▼▼▼

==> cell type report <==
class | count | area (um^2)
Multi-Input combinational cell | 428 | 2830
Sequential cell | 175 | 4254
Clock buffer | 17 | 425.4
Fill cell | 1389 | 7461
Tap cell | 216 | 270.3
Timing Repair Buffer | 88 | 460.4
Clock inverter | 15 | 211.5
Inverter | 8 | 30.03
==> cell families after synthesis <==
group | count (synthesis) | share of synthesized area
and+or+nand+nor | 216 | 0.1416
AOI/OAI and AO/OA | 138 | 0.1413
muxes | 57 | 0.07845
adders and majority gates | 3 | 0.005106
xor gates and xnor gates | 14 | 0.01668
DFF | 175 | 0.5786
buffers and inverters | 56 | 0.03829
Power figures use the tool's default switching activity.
[src/sv/hsa_rate.sv]
// Turn rate compare of the current against the previous heading sample.
module hsa_rate
  import hsa_pkg::*;
(
  input  logic [HEAD_BITS-1:0] heading_i,
  input  logic [HEAD_BITS-1:0] prev_heading_i,
  input  tstamp_t              now_i,
  input  tstamp_t              prev_time_i,
  input  cfg_t                 cfg_i,
  output rate_t                rate_o
);

  localparam int unsigned PROD_BITS = TIME_BITS + 13;

  tstamp_t                dt;
  logic [SCALED_BITS-1:0] scaled;
  logic [PROD_BITS-1:0]   prod_thr;
  logic [PROD_BITS-1:0]   prod_max;
  logic [PROD_BITS-1:0]   scaled_ext;

  assign dt         = now_i - prev_time_i;
  assign scaled     = SCALED_BITS'(abs_delta(heading_i, prev_heading_i)) * RATE_SCALE;
  assign scaled_ext = PROD_BITS'(scaled);
  assign prod_thr   = PROD_BITS'(cfg_i.rotate_threshold_dps) * PROD_BITS'(dt);
  assign prod_max   = PROD_BITS'(cfg_i.max_turn_dps) * PROD_BITS'(dt);

  // The angle times 100 stands against the rate limit times the elapsed milliseconds.
  assign rate_o.dt_nonzero = (dt != '0);
  assign rate_o.jump       = (scaled_ext > prod_max);
  assign rate_o.rate_high  = (prod_thr <= scaled_ext);

endmodule

[src/sv/hsa_core.sv]
// Sector tracking state, announce decision and result register.
module hsa_core
  import hsa_pkg::*;
(
  input  logic       clk_i,
  input  logic       rst_ni,
  input  logic       step_i,
  input  item_t      item_i,
  input  cfg_t       cfg_i,
  input  logic       out_ready_i,
  output logic       out_valid_o,
  output logic       speak_o,
  output logic [2:0] sector_o,
  output logic [2:0] reason_o
);

  logic                   anchored_q, anchored_d;
  logic [2:0]             spoken_sector_q, spoken_sector_d;
  logic [2:0]             pending_sector_q, pending_sector_d;
  tstamp_t                change_time_q, change_time_d;
  tstamp_t                spoken_time_q, spoken_time_d;
  logic [HEAD_BITS-1:0]   prev_heading_q, prev_heading_d;
  logic                   prev_heading_valid_q, prev_heading_valid_d;
  tstamp_t                prev_time_q, prev_time_d;
  logic                   was_rotating_q, was_rotating_d;
  logic [LEADER_BITS-1:0] last_leader_q, last_leader_d;
  tstamp_t                jump_time_q, jump_time_d;
  logic                   muted_q, muted_d;

  logic       out_valid_q;
  logic       speak_q, speak_d;
  logic [2:0] sector_q, sector_d;
  logic [2:0] reason_q, reason_d;

  logic [HEAD_BITS-1:0] h;
  tstamp_t              now;
  logic [2:0]           raw_sector;
  rate_t                rate;
  logic                 have_rate, jumped, disc, rotating, stopped;
  logic [2:0]           sticky, pend_new, sec;
  tstamp_t              change_eff, jump_eff;
  logic                 do_emit;
  logic [2:0]           emit_reason;

  assign h          = (item_i.heading >= FULL_TURN) ? (item_i.heading - FULL_TURN)
                                                    : item_i.heading;
  assign now        = item_i.time_ms;
  assign raw_sector = sector_of(h);

  hsa_rate u_rate (
    .heading_i      (h),
    .prev_heading_i (prev_heading_q),
    .now_i          (now),
    .prev_time_i    (prev_time_q),
    .cfg_i          (cfg_i),
    .rate_o         (rate)
  );

  always_comb begin
    anchored_d           = anchored_q;
    spoken_sector_d      = spoken_sector_q;
    pending_sector_d     = pending_sector_q;
    change_time_d        = change_time_q;
    spoken_time_d        = spoken_time_q;
    prev_heading_d       = prev_heading_q;
    prev_heading_valid_d = prev_heading_valid_q;
    prev_time_d          = prev_time_q;
    was_rotating_d       = was_rotating_q;
    last_leader_d        = last_leader_q;
    jump_time_d          = jump_time_q;
    muted_d              = muted_q;

    have_rate   = prev_heading_valid_q & rate.dt_nonzero;
    jumped      = have_rate & rate.jump;
    disc        = (item_i.leader_id != last_leader_q) | jumped;
    rotating    = !disc && (have_rate ? rate.rate_high : was_rotating_q);
    stopped     = !disc && was_rotating_q && !rotating;
    jump_eff    = disc ? now : jump_time_q;
    sticky      = (abs_delta(h, sector_center(spoken_sector_q)) <=
                   DELTA_BITS'(SECTOR_HALF) + DELTA_BITS'(cfg_i.hysteresis_tenths))
                  ? spoken_sector_q : raw_sector;
    pend_new    = sticky;
    change_eff  = (sticky != pending_sector_q) ? now : change_time_q;
    sec         = stopped ? raw_sector : pend_new;
    do_emit     = 1'b0;
    emit_reason = REASON_NONE;

    if (item_i.kind) begin
      sec = raw_sector;
      if (item_i.heading_valid && !item_i.cinematic_active) begin
        if (!(anchored_q && (raw_sector == spoken_sector_q) &&
              ((now - spoken_time_q) < TIME_BITS'(item_i.dedup_window_ms)))) begin
          do_emit     = 1'b1;
          emit_reason = REASON_FACING;
        end
      end
    end else if (!item_i.heading_valid) begin
      anchored_d           = 1'b0;
      pending_sector_d     = 3'd0;
      prev_heading_valid_d = 1'b0;
      muted_d              = 1'b0;
      last_leader_d        = '0;
      jump_time_d          = '0;
    end else if (item_i.cinematic_active) begin
      muted_d = 1'b1;
    end else if (muted_q || (!item_i.auto_orient_active && !anchored_q)) begin
      muted_d              = 1'b0;
      anchored_d           = 1'b1;
      spoken_sector_d      = raw_sector;
      pending_sector_d     = raw_sector;
      change_time_d        = now;
      spoken_time_d        = now;
      was_rotating_d       = 1'b0;
      prev_heading_valid_d = 1'b0;
      last_leader_d        = item_i.leader_id;
      jump_time_d          = '0;
    end else if (item_i.auto_orient_active) begin
      was_rotating_d       = 1'b0;
      prev_heading_valid_d = 1'b0;
    end else begin
      if (!prev_heading_valid_q || rate.dt_nonzero) begin
        prev_heading_valid_d = 1'b1;
        prev_heading_d       = h;
        prev_time_d          = now;
      end
      last_leader_d    = item_i.leader_id;
      jump_time_d      = jump_eff;
      was_rotating_d   = rotating;
      pending_sector_d = pend_new;
      change_time_d    = change_eff;
      if (sec != spoken_sector_q) begin
        if ((jump_eff != '0) && ((now - jump_eff) < TIME_BITS'(cfg_i.settle_ms))) begin
          do_emit = 1'b0;
        end else if (stopped) begin
          do_emit     = 1'b1;
          emit_reason = REASON_STOPPED;
        end else if (rotating &&
                     ((now - spoken_time_q) >= TIME_BITS'(cfg_i.min_announce_interval_ms))) begin
          do_emit     = 1'b1;
          emit_reason = REASON_TURNING;
        end else if ((now - change_eff) >= TIME_BITS'(cfg_i.quiet_ms)) begin
          do_emit     = 1'b1;
          emit_reason = REASON_SETTLED;
        end
      end
    end

    if (do_emit) begin
      anchored_d       = 1'b1;
      spoken_sector_d  = sec;
      pending_sector_d = sec;
      change_time_d    = now;
      spoken_time_d    = now;
    end

    speak_d  = do_emit;
    sector_d = do_emit ? sec : 3'd0;
    reason_d = emit_reason;
  end

  always_ff @(posedge clk_i or negedge rst_ni) begin
    if (!rst_ni) begin
      anchored_q           <= 1'b0;
      spoken_sector_q      <= 3'd0;
      pending_sector_q     <= 3'd0;
      change_time_q        <= '0;
      spoken_time_q        <= '0;
      prev_heading_q       <= '0;
      prev_heading_valid_q <= 1'b0;
      prev_time_q          <= '0;
      was_rotating_q       <= 1'b0;
      last_leader_q        <= '0;
      jump_time_q          <= '0;
      muted_q              <= 1'b0;
      out_valid_q          <= 1'b0;
    end else begin
      if (step_i) begin
        anchored_q           <= anchored_d;
        spoken_sector_q      <= spoken_sector_d;
        pending_sector_q     <= pending_sector_d;
        change_time_q        <= change_time_d;
        spoken_time_q        <= spoken_time_d;
        prev_heading_q       <= prev_heading_d;
        prev_heading_valid_q <= prev_heading_valid_d;
        prev_time_q          <= prev_time_d;
        was_rotating_q       <= was_rotating_d;
        last_leader_q        <= last_leader_d;
        jump_time_q          <= jump_time_d;
        muted_q              <= muted_d;
        out_valid_q          <= 1'b1;
      end else if (out_ready_i) begin
        out_valid_q <= 1'b0;
      end
    end
  end

  always_ff @(posedge clk_i) begin
    if (step_i) begin
      speak_q  <= speak_d;
      sector_q <= sector_d;
      reason_q <= reason_d;
    end
  end

  assign out_valid_o = out_valid_q;
  assign speak_o     = speak_q;
  assign sector_o    = sector_q;
  assign reason_o    = reason_q;

endmodule
[config.mk]
export PLATFORM = sky130hd
export DESIGN_NAME = heading_sector_announcer_top
export DESIGN_NICKNAME = d
export VERILOG_FILES = /design/src/sv/hsa_pkg.sv /design/src/sv/heading_sector_announcer_top.sv /design/src/sv/hsa_cfg.sv /design/src/sv/hsa_rate.sv /design/src/sv/hsa_core.sv
export SDC_FILE = /design/constraint.sdc
export NUM_CORES = 2
export LEC_CHECK = 0
export BUFFER_PORTS_ARGS = -buffer_cell sky130_fd_sc_hd__buf_2
export CAP_MARGIN = 15
export CORE_MARGIN = 3
export CORE_UTILIZATION = 45
export CTS_BUF_LIST = sky130_fd_sc_hd__clkbuf_4 sky130_fd_sc_hd__clkbuf_8
export CTS_CLUSTER_SIZE = 28
export DETAILED_ROUTE_END_ITERATION = 8
export PLACE_DENSITY = 0.71
export SLEW_MARGIN = 30
export SYNTH_ARGS = -nofsm -noshare
export SYNTH_HDL_FRONTEND = slang
export SYNTH_SLANG_ARGS = --single-unit
[constraint.sdc]
create_clock -name clk_i -period 20.5 [get_ports clk_i]
set_input_delay 2.05 -clock clk_i [delete_from_list [all_inputs] [get_ports clk_i]]
set_output_delay 2.05 -clock clk_i [all_outputs]
set_load 0.05 [all_outputs]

▲▲▲

## ACTIVITY
Repeat the lines from the first one in the records through the line containing "AOI/OAI and AO/OA | 138 | 0.1413", exactly as written, and nothing else.

## REPLY
==> cell type report <==
class | count | area (um^2)
Multi-Input combinational cell | 428 | 2830
Sequential cell | 175 | 4254
Clock buffer | 17 | 425.4
Fill cell | 1389 | 7461
Tap cell | 216 | 270.3
Timing Repair Buffer | 88 | 460.4
Clock inverter | 15 | 211.5
Inverter | 8 | 30.03
==> cell families after synthesis <==
group | count (synthesis) | share of synthesized area
and+or+nand+nor | 216 | 0.1416
AOI/OAI and AO/OA | 138 | 0.1413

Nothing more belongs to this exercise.